Murray: So if I’m building and managing a CRM for my bank, am I a product manager? All the users are internal, but it’s repeatable. like I’m putting in a platform and then I’m managing it for my users, my sales team.
Pawel: There are internal products, but the dynamic is totally different. There are no competitors. It’s hard to say about marketing when you are creating something for your organization and users don’t not really have a choice. They need to use your solution. You can use a lot of product management techniques.

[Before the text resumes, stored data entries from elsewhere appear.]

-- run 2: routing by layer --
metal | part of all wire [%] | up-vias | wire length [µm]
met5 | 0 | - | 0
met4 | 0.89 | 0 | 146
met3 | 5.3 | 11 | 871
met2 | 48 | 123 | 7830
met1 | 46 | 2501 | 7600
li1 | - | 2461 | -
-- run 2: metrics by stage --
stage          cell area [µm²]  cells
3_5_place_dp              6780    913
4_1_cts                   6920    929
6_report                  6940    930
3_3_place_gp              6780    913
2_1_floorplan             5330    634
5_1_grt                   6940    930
### src/rtl/e_phase_gen.sv
// rtl/e_phase_gen.sv - free-running E-period divider with registered E and period strobes
module e_phase_gen
    import sound_bus_pkg::*;
#(
    parameter int DIV    = DEF_DIV,
    parameter int E_HI   = DEF_E_HI,
    parameter int ACK_AT = DEF_ACK_AT
) (
    input  logic cl,
    input  logic rst_n,
    output logic E,
    output logic period_end,
    output logic ack_point
);
    localparam int CW = (DIV > 1) ? $clog2(DIV) : 1;
    localparam logic [CW-1:0] LAST    = CW'(DIV - 1);
    localparam logic [CW-1:0] PRE_ACK = CW'(ACK_AT - 1);
    localparam logic [CW-1:0] E_START = CW'(E_HI);

    logic [CW-1:0] cnt;
    logic [CW-1:0] cnt_nxt;

    // ack_point leads by one cycle so registered acks are visible while cnt==ACK_AT
    assign period_end = (cnt == LAST);
    assign ack_point  = (cnt == PRE_ACK);
    assign cnt_nxt    = period_end ? '0 : cnt + CW'(1);

    always_ff @(posedge cl or negedge rst_n) begin
        if (!rst_n) begin
            cnt <= '0;
            E   <= 1'b0;
        end else begin
            cnt <= cnt_nxt;
            E   <= (cnt_nxt >= E_START);
        end
    end

endmodule

### src/rtl/pokey_bus_arbiter.sv
// rtl/pokey_bus_arbiter.sv - one-access-per-E-period arbiter between the 68000 and the aux port
module pokey_bus_arbiter
    import sound_bus_pkg::*;
#(
    parameter int NCHIP  = DEF_NCHIP,
    parameter int DIV    = DEF_DIV,
    parameter int E_HI   = DEF_E_HI,
    parameter int ACK_AT = DEF_ACK_AT
) (
    input  logic               cl,
    input  logic               rst_n,
    input  logic               cpu_req,
    input  logic [NCHIP-1:0]   cpu_sel,
    input  logic               cpu_we,
    input  logic [3:0]         cpu_ad,
    input  logic [7:0]         cpu_wd,
    output logic [7:0]         cpu_rd,
    output logic               cpu_dtack,
    input  logic               aux_req,
    input  logic [NCHIP-1:0]   aux_sel,
    input  logic               aux_we,
    input  logic [3:0]         aux_ad,
    input  logic [7:0]         aux_wd,
    output logic [7:0]         aux_rd,
    output logic               aux_ack,
    output logic               E,
    output logic [NCHIP-1:0]   chip_cs,
    output logic               chip_we,
    output logic [3:0]         chip_ad,
    output logic [7:0]         chip_wd,
    input  logic [8*NCHIP-1:0] chip_rd
);
    state_t     state;
    gnt_t       gnt;
    gnt_t       last_gnt;
    logic       period_end;
    logic       ack_point;
    logic       cpu_valid;
    logic       aux_valid;
    logic       pick_aux;
    logic [7:0] sel_rd;

    function automatic logic [NCHIP-1:0] first_sel(input logic [NCHIP-1:0] s);
        return s & (~s + NCHIP'(1));
    endfunction

    e_phase_gen #(
        .DIV    (DIV),
        .E_HI   (E_HI),
        .ACK_AT (ACK_AT)
    ) u_phase (
        .cl         (cl),
        .rst_n      (rst_n),
        .E          (E),
        .period_end (period_end),
        .ack_point  (ack_point)
    );

    assign cpu_valid = cpu_req & (|cpu_sel);
    assign aux_valid = aux_req & (|aux_sel);
    // On a tie the requester that did not win last time goes first
    assign pick_aux  = aux_valid & (~cpu_valid | (last_gnt == GNT_CPU));

    always_comb begin
        sel_rd = '0;
        for (int i = 0; i < NCHIP; i++) begin
            if (chip_cs[i]) begin
                sel_rd = sel_rd | chip_rd[8*i +: 8];
            end
        end
    end

    always_ff @(posedge cl or negedge rst_n) begin
        if (!rst_n) begin
            state     <= IDLE;
            gnt       <= GNT_CPU;
            last_gnt  <= GNT_AUX;
            chip_cs   <= '0;
            chip_we   <= 1'b0;
            chip_ad   <= '0;
            chip_wd   <= '0;
            cpu_rd    <= '0;
            cpu_dtack <= 1'b0;
            aux_rd    <= '0;
            aux_ack   <= 1'b0;
        end else begin
            aux_ack <= 1'b0;
            case (state)
                IDLE: begin
                    if (period_end && (cpu_valid || aux_valid)) begin
                        state <= ACCESS;
                        if (pick_aux) begin
                            gnt     <= GNT_AUX;
                            chip_cs <= first_sel(aux_sel);
                            chip_we <= aux_we;
                            chip_ad <= aux_ad;
                            chip_wd <= aux_wd;
                        end else begin
                            gnt     <= GNT_CPU;
                            chip_cs <= first_sel(cpu_sel);
                            chip_we <= cpu_we;
                            chip_ad <= cpu_ad;
                            chip_wd <= cpu_wd;
                        end
                    end
                end
                ACCESS: begin
                    if (ack_point) begin
                        if (!chip_we) begin
                            if (gnt == GNT_CPU) begin
                                cpu_rd <= sel_rd;
                            end else begin
                                aux_rd <= sel_rd;
                            end
                        end
                        // An aborted CPU cycle still runs on the chip but gets no DTACK
                        if (gnt == GNT_CPU) begin
                            cpu_dtack <= cpu_req;
                        end else begin
                            aux_ack <= 1'b1;
                        end
                        last_gnt <= gnt;
                    end else if (!cpu_req) begin
                        cpu_dtack <= 1'b0;
                    end
                    if (period_end) begin
                        chip_cs <= '0;
                        chip_we <= 1'b0;
                        if (gnt == GNT_CPU && cpu_dtack && cpu_req) begin
                            state <= CPU_HOLD;
                        end else begin
                            state <= IDLE;
                        end
                    end
                end
                CPU_HOLD: begin
                    if (!cpu_req) begin
                        cpu_dtack <= 1'b0;
                        state     <= IDLE;
                    end
                end
                default: begin
                    state <= IDLE;
                end
            endcase
        end
    end

endmodule

### config.mk
export PLATFORM = sky130hd
export DESIGN_NAME = pokey_bus_arbiter
export DESIGN_NICKNAME = d
export VERILOG_FILES = /design/src/rtl/sound_bus_pkg.sv /design/src/rtl/e_phase_gen.sv /design/src/rtl/pokey_bus_arbiter.sv
export SDC_FILE = /design/constraint.sdc
export NUM_CORES = 1
export LEC_CHECK = 0
export CORE_MARGIN = 1.5
export CORE_UTILIZATION = 44
export DETAILED_ROUTE_END_ITERATION = 8
export GPL_ROUTABILITY_DRIVEN = 1
export PLACE_DENSITY = 0.85
export REMOVE_ABC_BUFFERS = 1
export SLEW_MARGIN = 20
export SYNTH_ARGS = -nofsm -noshare
export SYNTH_HDL_FRONTEND = slang
export SYNTH_SLANG_ARGS = --single-unit
export TNS_END_PERCENT = 5
### constraint.sdc
create_clock -name cl -period 3.9 [get_ports cl]
set_clock_uncertainty 0.1 [all_clocks]
set_input_delay 0.585 -clock cl [delete_from_list [all_inputs] [get_ports cl]]
set_output_delay 0.585 -clock cl [all_outputs]
set_load 0.01 [all_outputs]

Murray: Scrum would say if you are managing a CRM for your users, you are a product owner, and a product owner is a product manager, according to Scrum. So I guess you’re saying a product manager isn’t the same as a Scrum product owner.
Pawel: Yeah. it’s not.
Murray: Okay. What’s the difference between a product manager and a product owner then?
Pawel: So product owner should have a end to end responsibility for the product, but in reality, product owner often becames the backlog administrator. They just received some requests from the stakeholders. Writing a lot of user stories and prioritizing them and then making sure they are delivered. But this is not product management.
Murray: What’s the difference between a really good product manager and an average product manager.
Pawel: I think that most of the good product managers I met were curious. They are really passionate about helping others and solving problems and are extremely customer focused. So I think that it’s extremely important for product manager to understand the business value that we create is the result of creating value for the customers. And not every product manager has this empathy.
Also, good product manager do not try to control their teams. instead, they learn to trust because they know that they’re working with experts.
Murray: How does a good product manager motivate and lead the team? What do they do?
Pawel: For me, it’s extremely important to focus on communicating the strategic context. So like it is described in no rules rules that people should understand why they are doing what they’re doing, why this is important, how will it’ll create value for the customers and for the business. And they should have a clear understanding of the goals that they are trying to achieve. And then with this context and with the goals, they can make better decision themselves. I have repeatedly found that just understanding why the work we are doing is valuable and being trusted and being empowered, it causes interesting motivation. Also it’s important to celebrate small wins, just to let others know that they are progressing.
Murray: So when we look at product research they typically say that something like 80% of products they don’t achieve their goals. So why do some products succeed and others fail? Is it the product manager or is it just that they’re lucky?
Pawel: Yeah, I think that it’s not fair to say that the product fail or succeeds only because of the product manager, because there is also sales, there is marketing team. But if we put this aside, if we have an idea and we do everything to validate this idea, we run experiments, test of idea with prototypes, and it turns out that this idea doesn’t work or we do not have a chance to achieve the product market fit, I wouldn’t call it a failure.
Murray: Yeah, I, think it’s okay for you to conduct an experiment and then fail. That makes a lot of sense. Actually. You should do that early and often, but what I’m thinking of, is where you invest a lot of time and money into a product and then it doesn’t work, and then, you’ve run out of resources, but on the other hand, you see these products that, that just take off and, they’re growing at a hundred percent every month.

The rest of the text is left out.